[Recorded information]:
-----

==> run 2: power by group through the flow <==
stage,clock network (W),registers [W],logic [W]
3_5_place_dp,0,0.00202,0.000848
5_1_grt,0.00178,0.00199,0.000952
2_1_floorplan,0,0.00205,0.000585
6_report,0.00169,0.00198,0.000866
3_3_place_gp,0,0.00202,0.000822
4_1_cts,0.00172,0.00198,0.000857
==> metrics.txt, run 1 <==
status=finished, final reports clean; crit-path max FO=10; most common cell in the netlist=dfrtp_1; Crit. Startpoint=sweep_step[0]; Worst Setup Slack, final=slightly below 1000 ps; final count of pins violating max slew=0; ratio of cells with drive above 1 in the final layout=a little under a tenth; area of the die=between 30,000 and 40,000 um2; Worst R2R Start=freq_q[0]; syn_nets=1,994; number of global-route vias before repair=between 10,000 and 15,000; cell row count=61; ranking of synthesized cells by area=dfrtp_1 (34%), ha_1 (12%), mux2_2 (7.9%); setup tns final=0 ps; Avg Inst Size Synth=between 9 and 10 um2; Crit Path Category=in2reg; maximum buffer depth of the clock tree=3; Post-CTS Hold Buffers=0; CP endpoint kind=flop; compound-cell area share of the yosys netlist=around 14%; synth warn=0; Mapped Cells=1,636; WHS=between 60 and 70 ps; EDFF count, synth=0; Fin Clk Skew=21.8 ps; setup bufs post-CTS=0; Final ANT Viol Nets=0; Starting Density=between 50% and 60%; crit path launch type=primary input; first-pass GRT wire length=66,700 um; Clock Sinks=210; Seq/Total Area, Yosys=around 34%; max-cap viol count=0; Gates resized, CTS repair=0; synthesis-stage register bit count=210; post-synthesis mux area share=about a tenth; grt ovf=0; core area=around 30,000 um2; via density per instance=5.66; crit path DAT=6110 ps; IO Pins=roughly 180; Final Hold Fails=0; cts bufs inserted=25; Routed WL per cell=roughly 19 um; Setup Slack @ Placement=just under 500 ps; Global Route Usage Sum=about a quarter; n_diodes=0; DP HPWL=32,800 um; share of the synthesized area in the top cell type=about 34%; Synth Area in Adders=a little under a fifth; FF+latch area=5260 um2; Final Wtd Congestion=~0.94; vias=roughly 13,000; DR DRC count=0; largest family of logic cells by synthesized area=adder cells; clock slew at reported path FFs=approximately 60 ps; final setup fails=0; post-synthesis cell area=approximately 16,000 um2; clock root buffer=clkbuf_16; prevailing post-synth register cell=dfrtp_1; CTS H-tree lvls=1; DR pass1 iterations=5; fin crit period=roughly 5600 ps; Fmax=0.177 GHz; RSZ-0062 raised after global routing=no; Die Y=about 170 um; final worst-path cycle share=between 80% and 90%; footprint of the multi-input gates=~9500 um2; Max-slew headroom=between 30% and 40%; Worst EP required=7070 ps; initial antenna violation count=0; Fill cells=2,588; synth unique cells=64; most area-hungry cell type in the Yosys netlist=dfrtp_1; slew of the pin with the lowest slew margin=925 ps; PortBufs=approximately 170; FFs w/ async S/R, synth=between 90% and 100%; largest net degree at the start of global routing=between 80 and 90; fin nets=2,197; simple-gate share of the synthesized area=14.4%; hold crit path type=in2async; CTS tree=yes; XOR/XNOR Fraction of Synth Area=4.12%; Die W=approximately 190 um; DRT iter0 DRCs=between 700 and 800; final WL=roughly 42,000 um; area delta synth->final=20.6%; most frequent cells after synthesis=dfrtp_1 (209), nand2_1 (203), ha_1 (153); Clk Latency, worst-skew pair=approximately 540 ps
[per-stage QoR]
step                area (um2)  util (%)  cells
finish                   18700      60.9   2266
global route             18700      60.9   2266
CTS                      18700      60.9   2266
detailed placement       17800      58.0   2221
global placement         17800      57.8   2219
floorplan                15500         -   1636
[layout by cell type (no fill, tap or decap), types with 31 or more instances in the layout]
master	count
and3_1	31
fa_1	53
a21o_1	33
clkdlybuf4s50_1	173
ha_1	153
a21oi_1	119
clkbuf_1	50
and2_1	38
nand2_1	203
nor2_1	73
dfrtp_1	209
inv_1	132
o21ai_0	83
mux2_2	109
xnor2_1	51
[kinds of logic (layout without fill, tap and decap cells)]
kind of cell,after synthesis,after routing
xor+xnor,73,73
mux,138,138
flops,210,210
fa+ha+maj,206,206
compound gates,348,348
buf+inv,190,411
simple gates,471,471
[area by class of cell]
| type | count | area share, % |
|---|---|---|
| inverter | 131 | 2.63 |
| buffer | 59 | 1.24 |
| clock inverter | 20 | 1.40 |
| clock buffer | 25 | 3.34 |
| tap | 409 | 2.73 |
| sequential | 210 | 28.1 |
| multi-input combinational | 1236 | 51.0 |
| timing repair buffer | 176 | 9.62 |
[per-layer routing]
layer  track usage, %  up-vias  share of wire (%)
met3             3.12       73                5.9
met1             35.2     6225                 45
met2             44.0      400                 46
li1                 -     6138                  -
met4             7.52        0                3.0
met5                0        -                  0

-----

[Directions for this task]: Write out the listing's lines exactly, from its first line through the line that contains "metrics.txt, run 1", and stop there.

[Answer section]:
==> run 2: power by group through the flow <==
stage,clock network (W),registers [W],logic [W]
3_5_place_dp,0,0.00202,0.000848
5_1_grt,0.00178,0.00199,0.000952
2_1_floorplan,0,0.00205,0.000585
6_report,0.00169,0.00198,0.000866
3_3_place_gp,0,0.00202,0.000822
4_1_cts,0.00172,0.00198,0.000857
==> metrics.txt, run 1 <==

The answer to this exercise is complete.